Über Versicherungsvermittler ärgerten sich die Verbraucher im vergangenen Jahr offenbar weniger. 297 Eingaben erreichten den Ombudsmann 2017, nach 344 im Jahr zuvor. Das entspricht einem Rückgang von 13,7 Prozent.

In welchen Sparten es die meisten Beschwerden gab

Die Sparte der Rechtsschutzversicherungen verzeichnet danach mit 4.015 Eingaben die meisten Beschwerden. Das bedeutet ein Plus gegenüber dem Vorjahr von 5,5 Prozent, nach bereits 36,4 und 32,3 Prozent in den Vorjahren. Damit überstiegen diese Beschwerden zum zweiten Mal die Eingänge in der Lebensversicherung. Dort erreichten 3.877 Beschwerden die Schlichtungsstelle, 4,6 Prozent mehr als 2016. Den größten Zuwachs indes mussten die Kfz-Versicherungen hinnehmen, in der Kfz-Haftpflicht waren es 5,6 Prozent und in der Kaskoversicherung 6,2 Prozent mehr als im Vorjahr.

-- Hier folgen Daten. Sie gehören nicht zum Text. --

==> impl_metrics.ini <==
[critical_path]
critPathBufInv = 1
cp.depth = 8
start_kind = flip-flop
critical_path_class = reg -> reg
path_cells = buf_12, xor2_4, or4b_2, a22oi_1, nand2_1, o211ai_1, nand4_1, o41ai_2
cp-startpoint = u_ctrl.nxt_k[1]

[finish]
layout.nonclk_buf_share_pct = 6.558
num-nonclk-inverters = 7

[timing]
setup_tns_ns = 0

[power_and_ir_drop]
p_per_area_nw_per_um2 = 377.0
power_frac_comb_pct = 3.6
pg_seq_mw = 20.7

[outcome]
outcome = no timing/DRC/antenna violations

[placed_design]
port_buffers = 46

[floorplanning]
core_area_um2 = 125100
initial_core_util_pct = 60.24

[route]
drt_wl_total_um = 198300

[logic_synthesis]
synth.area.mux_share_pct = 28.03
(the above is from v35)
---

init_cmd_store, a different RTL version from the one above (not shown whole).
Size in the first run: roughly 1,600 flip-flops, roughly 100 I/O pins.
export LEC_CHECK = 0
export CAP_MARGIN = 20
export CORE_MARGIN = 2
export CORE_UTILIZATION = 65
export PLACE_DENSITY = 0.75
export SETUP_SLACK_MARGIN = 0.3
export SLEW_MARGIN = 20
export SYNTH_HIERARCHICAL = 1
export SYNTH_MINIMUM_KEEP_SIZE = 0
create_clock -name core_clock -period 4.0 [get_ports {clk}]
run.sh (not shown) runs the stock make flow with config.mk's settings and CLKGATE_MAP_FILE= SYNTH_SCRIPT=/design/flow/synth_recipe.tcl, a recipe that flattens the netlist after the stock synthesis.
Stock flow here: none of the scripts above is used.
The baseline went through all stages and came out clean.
From an optimization exercise on the open Yosys and OpenROAD flow, aimed at small area and a short achievable clock period; shortcuts taken in it are not production practice. Function was checked by simulation only, so behaviour that the tests miss may differ from the original.

==> flow/design.v, too long to show whole: its modules and the start of the top module <==
// module fir3_fa: 4 lines
// module fir3_ha: 4 lines
// module fir3_sel: 3 lines
// module fir3_xnor2: 3 lines
// module fir3_xor2: 3 lines
// module fir3_nand2: 3 lines
// module fir3_nor2: 3 lines
// module fir3_inv: 3 lines
// module fir3_invd: 3 lines
// module fir3_nor2d: 3 lines
// module fir3_a21oi: 3 lines
// module fir3_o21ai: 3 lines
// module fir3_top: 3590 lines
module fir3_top #(
  parameter int W  = 32,
  parameter int XW = 16
) (
  input  logic          CLK,
  input  logic          rst,
  input  logic [XW-1:0] h0,
  input  logic [XW-1:0] h1,
  input  logic [XW-1:0] h2,
  input  logic [XW-1:0] x,
  output logic [W-1:0]  y
);
  // ...
==> flow/flow/run.sh <==
#!/bin/bash
set -euo pipefail
here=$(pwd)
F=$here/flow
sed "s#^hierarchy -check -top \$::env(DESIGN_NAME)\$#&\ntechmap -map $F/leafmap.v#" \
  "$FLOW_HOME/scripts/synth.tcl" > "$here/synth_leaf.tcl"
grep -q "^techmap -map $F/leafmap.v" "$here/synth_leaf.tcl"
sed "s#source \$::env(SCRIPTS_DIR)/synth.tcl#source $here/synth_leaf.tcl#" \
  "$here/synth_recipe.tcl" > "$here/synth_own.tcl"
grep -q "source $here/synth_leaf.tcl" "$here/synth_own.tcl"
bash standard.sh \
  SYNTH_SCRIPT="$here/synth_own.tcl" \
  DONT_BUFFER_PORTS=1 \
  PRE_GLOBAL_PLACE_TCL="$F/ports.tcl" \
  finish > "$here/standard_finish.log" 2>&1
==> flow/flow/leafmap.v <==
// Maps the design's leaf modules one-to-one onto library cells.
module fir3_fa (input a, b, c, output s, co);
  sky130_fd_sc_hd__fa_1 _TECHMAP_REPLACE_ (.A(a), .B(b), .CIN(c), .SUM(s), .COUT(co));
endmodule

module fir3_ha (input a, b, output s, co);
  sky130_fd_sc_hd__ha_1 _TECHMAP_REPLACE_ (.A(a), .B(b), .SUM(s), .COUT(co));
endmodule

module fir3_sel (input one, two, hi, hm, output mn);
  sky130_fd_sc_hd__a22oi_1 _TECHMAP_REPLACE_ (.A1(one), .A2(hi), .B1(two), .B2(hm), .Y(mn));
endmodule

module fir3_xnor2 (input a, b, output y);
  sky130_fd_sc_hd__xnor2_1 _TECHMAP_REPLACE_ (.A(a), .B(b), .Y(y));
endmodule

module fir3_xor2 (input a, b, output y);
  sky130_fd_sc_hd__xor2_1 _TECHMAP_REPLACE_ (.A(a), .B(b), .X(y));
endmodule

module fir3_nand2 (input a, b, output y);
  sky130_fd_sc_hd__nand2_1 _TECHMAP_REPLACE_ (.A(a), .B(b), .Y(y));
endmodule

module fir3_nor2 (input a, b, output y);
  sky130_fd_sc_hd__nor2_1 _TECHMAP_REPLACE_ (.A(a), .B(b), .Y(y));
endmodule

module fir3_inv (input a, output y);
  sky130_fd_sc_hd__inv_1 _TECHMAP_REPLACE_ (.A(a), .Y(y));
endmodule

module fir3_a21oi (input a1, a2, b1, output y);
  sky130_fd_sc_hd__a21oi_1 _TECHMAP_REPLACE_ (.A1(a1), .A2(a2), .B1(b1), .Y(y));
endmodule

module fir3_o21ai (input a1, a2, b1, output y);
  sky130_fd_sc_hd__o21ai_1 _TECHMAP_REPLACE_ (.A1(a1), .A2(a2), .B1(b1), .Y(y));
endmodule

module fir3_invd (input a, output y);
  sky130_fd_sc_hd__inv_2 _TECHMAP_REPLACE_ (.A(a), .Y(y));
endmodule

module fir3_nor2d (input a, b, output y);
  sky130_fd_sc_hd__nor2_2 _TECHMAP_REPLACE_ (.A(a), .B(b), .Y(y));
endmodule
==> flow/flow/ports.tcl <==
# Sourced before global placement (PRE_GLOBAL_PLACE_TCL, with DONT_BUFFER_PORTS=1).
# Buffers every input and output port (the clock port excepted, as buffer_ports
# does) at the same point of the flow as the standard port buffering, right after
# remove_buffers: buf_4 on the inputs (the coefficient bits each drive 16 cells),
# then buf_1 for the sample inputs x, which drive one register each, and buf_1 on
# the outputs.
proc my_buffer_ports {} {
  buffer_ports -inputs -buffer_cell sky130_fd_sc_hd__buf_4
  buffer_ports -outputs -buffer_cell sky130_fd_sc_hd__buf_1
  foreach bterm [[ord::get_db_block] getBTerms] {
    if { ![string match {x\[*\]} [$bterm getName]] } {
      continue
    }
    foreach iterm [[$bterm getNet] getITerms] {
      set inst [$iterm getInst]
      if { [[$inst getMaster] getName] == "sky130_fd_sc_hd__buf_4" } {
        replace_cell [get_cells [$inst getName]] sky130_fd_sc_hd__buf_1
      }
    }
  }
}
if { $::env(GPL_TIMING_DRIVEN) } {
  rename remove_buffers my_orig_remove_buffers
  proc remove_buffers {args} {
    my_orig_remove_buffers {*}$args
    my_buffer_ports
  }
} else {
  my_buffer_ports
}
==> flow/standard.sh <==
#!/bin/bash
# synth_recipe.tcl (not shown) runs the flow's synth.tcl, then flattens the netlist and writes it again
# the make line also repeats each setting of config.mk as NAME=value (left out here)
make -C /OpenROAD-flow-scripts/flow DESIGN_CONFIG=/design/flow/config.mk WORK_HOME=/design/flow/orfs CLKGATE_MAP_FILE= SYNTH_SCRIPT=/design/flow/synth_recipe.tcl "${@:-finish}"
==> flow/config.mk <==
export PLATFORM = sky130hd
export DESIGN_NAME = fir3_top
export DESIGN_NICKNAME = fir3_top
export VERILOG_FILES = /design/flow/design.v
export SDC_FILE = /design/flow/constraint.sdc
export NUM_CORES = 4
export LEC_CHECK = 0
export ABC_AREA = 1
export CAP_MARGIN = 20
export CORE_MARGIN = 2
export CORE_UTILIZATION = 40
export CTS_BUF_LIST = sky130_fd_sc_hd__clkbuf_4 sky130_fd_sc_hd__clkbuf_8
export SLEW_MARGIN = 20
==> flow/constraint.sdc <==
create_clock -name core_clock -period 10.0 [get_ports {CLK}]
set_input_delay 2.0000 -clock core_clock [delete_from_list [all_inputs] [get_ports {CLK}]]
set_output_delay 2.0000 -clock core_clock [all_outputs]
set_load 0.01 [all_outputs]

In einigen Sparten gab es weniger Eingaben gegen Versicherungen oder Vermittler. Etwa in der Gebäudeversicherung wurden 5,7 Prozent und in der Unfallversicherung sogar 13,8 Prozent weniger verzeichnet. Durchschnittlich dauerte es rund 2,8 Monate bis eine Beschwerde ihren Abschluss fand.